He was born at 42 South Hanover Street in Edinburgh on 1 September 1810 the son of Mary Oswald Gillespie and her husband, William Wood FRSE (1782-1858), a surgeon. He was educated at the High School in Edinburgh and then studied medicine at the University of Edinburgh receiving his doctorate (MD) in 1831.

He joined his father operating from premises at 87 George Street in Edinburgh's New Town close to their home. Wood variously worked also at the New Town Dispensary, Heriot's Hospital, Merchant Maiden Hospital, Trades Maiden Hospital and at Edinburgh Royal Infirmary (rising to Manager of the latter). In 1837 he was elected a member of the Harveian Society of Edinburgh.

In 1855 he succeeded Robert Omond as President of the Royal College of Surgeons of Edinburgh, a role also previously held by his father William. In 1857 Wood was elected a member of the Aesculapian Club.

In 1863 he was elected a Fellow of the Royal Society of Edinburgh his proposer being John Hutton Balfour.

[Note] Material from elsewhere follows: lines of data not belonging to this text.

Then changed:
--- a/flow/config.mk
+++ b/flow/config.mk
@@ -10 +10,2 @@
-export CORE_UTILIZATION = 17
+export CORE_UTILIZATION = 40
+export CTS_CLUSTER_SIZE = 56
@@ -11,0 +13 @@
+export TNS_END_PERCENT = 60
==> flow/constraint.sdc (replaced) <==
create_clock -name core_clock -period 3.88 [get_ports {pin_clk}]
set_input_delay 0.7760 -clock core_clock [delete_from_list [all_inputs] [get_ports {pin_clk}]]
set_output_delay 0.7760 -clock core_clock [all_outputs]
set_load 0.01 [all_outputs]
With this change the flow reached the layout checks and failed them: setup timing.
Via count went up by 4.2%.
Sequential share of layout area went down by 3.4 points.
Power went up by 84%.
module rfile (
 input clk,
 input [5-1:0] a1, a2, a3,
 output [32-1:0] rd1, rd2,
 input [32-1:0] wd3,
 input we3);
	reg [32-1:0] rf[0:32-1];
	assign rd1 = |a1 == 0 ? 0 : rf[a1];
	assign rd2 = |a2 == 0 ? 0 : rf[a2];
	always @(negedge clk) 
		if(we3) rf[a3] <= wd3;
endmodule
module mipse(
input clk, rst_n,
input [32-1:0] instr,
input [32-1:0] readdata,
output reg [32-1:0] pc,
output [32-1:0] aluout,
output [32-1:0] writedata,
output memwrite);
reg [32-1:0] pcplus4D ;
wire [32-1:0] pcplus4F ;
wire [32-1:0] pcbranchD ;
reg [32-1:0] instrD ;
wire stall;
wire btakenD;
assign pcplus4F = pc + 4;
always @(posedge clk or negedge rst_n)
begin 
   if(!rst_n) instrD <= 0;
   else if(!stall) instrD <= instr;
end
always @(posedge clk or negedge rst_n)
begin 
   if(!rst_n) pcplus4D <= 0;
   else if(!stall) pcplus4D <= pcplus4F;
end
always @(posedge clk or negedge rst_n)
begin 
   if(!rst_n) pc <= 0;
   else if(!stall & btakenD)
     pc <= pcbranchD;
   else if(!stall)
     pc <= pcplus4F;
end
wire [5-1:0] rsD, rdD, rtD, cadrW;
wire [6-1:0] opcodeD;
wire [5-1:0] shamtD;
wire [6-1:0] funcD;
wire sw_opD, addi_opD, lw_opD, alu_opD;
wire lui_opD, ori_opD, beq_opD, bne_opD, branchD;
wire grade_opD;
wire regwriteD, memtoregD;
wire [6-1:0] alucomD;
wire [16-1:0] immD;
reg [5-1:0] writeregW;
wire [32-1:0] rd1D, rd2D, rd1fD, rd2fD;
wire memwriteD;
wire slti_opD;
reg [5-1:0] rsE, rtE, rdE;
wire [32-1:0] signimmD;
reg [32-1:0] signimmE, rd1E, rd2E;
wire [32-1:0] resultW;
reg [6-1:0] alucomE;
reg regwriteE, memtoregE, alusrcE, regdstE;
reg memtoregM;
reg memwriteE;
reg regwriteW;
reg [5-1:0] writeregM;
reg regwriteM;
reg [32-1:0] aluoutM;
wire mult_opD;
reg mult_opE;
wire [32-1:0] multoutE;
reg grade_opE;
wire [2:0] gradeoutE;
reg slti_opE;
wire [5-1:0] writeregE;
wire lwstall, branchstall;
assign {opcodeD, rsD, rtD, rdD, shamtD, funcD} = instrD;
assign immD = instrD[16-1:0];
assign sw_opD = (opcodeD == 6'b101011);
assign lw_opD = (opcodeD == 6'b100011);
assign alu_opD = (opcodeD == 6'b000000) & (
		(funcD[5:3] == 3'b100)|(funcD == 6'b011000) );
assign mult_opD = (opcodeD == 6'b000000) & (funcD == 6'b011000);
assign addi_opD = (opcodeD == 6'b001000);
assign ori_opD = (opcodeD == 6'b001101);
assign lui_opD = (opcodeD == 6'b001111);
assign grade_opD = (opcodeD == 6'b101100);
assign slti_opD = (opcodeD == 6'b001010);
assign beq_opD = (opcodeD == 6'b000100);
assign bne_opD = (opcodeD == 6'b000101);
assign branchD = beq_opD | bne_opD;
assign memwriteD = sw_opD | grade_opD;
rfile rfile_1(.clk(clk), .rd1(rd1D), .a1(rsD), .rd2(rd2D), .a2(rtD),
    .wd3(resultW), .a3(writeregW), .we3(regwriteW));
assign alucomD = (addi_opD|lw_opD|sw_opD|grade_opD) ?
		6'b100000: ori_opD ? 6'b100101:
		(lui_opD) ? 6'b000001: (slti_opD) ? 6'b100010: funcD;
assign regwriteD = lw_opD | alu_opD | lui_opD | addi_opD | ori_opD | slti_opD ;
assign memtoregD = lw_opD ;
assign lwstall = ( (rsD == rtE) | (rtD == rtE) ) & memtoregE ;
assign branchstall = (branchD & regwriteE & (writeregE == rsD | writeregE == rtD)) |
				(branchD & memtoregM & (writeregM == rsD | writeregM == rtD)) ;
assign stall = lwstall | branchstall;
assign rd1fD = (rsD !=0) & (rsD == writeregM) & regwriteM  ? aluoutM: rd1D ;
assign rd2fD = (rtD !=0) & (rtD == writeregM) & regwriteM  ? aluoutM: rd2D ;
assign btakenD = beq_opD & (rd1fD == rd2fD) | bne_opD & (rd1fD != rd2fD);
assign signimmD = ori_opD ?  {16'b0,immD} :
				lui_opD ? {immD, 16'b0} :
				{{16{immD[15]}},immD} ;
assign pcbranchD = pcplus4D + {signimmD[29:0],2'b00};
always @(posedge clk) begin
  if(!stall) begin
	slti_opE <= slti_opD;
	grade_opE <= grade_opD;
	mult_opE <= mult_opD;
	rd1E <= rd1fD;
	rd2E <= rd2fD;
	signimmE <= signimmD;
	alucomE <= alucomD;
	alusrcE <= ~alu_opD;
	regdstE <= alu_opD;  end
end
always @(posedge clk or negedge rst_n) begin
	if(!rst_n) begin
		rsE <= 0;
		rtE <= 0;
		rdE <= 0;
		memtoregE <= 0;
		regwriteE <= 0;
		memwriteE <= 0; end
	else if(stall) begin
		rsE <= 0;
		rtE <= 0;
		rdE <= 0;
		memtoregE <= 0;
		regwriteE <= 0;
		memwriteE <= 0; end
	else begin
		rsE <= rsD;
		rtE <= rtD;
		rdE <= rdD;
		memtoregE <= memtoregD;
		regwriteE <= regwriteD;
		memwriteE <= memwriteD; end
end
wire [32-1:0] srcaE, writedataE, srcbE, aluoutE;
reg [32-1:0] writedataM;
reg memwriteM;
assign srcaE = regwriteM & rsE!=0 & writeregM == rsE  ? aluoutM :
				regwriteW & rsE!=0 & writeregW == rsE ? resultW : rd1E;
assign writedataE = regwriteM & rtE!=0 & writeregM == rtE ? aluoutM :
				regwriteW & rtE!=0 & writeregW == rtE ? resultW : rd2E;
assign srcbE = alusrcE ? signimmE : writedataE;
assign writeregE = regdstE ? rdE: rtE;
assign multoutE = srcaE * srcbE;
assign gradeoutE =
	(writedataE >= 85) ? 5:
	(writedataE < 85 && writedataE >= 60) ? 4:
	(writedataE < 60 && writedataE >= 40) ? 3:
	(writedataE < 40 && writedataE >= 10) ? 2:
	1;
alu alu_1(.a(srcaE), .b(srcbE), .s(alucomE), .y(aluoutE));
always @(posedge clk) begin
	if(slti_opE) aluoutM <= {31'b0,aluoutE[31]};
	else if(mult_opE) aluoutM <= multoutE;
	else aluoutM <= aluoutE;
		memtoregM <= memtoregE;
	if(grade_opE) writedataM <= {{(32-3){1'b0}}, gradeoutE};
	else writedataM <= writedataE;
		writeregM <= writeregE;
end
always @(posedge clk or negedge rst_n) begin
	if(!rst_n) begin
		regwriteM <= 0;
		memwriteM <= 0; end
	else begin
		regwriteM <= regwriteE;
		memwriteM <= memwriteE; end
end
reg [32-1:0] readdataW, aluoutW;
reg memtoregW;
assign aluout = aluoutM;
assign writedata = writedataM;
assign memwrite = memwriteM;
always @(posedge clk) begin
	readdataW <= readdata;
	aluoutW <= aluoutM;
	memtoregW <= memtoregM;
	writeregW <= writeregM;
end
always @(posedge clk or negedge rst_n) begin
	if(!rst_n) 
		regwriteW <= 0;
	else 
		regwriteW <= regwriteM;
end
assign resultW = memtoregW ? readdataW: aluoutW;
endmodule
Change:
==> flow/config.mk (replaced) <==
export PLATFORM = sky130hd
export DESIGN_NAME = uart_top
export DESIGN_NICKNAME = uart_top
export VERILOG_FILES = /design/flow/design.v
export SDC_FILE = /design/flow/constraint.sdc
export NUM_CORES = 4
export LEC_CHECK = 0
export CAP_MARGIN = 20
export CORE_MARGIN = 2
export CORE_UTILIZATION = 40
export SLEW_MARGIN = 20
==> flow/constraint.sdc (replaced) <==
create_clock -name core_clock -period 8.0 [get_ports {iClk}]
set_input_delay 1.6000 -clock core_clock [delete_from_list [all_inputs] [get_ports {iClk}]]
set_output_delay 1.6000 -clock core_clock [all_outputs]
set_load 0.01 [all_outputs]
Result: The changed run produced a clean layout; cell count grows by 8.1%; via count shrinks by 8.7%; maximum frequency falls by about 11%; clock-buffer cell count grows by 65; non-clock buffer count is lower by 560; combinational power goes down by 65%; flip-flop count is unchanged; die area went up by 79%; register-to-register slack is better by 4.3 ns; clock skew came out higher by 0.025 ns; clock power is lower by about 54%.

He died at home, 9 Darnaway Street on the Moray Estate in western Edinburgh on 25 January 1881. He is buried in Warriston Cemetery but also memorialised on his parents grave in Restalrig churchyard in eastern Edinburgh, beside Alexander Wood, Lord Wood, his great uncle.

==Artistic recognition==
Wood was portrayed by Agnes Campbell Imlach, daughter of his colleague, Francis Brodie Imlach.

==Family==

He was father to William Wood FRSE, also a surgeon.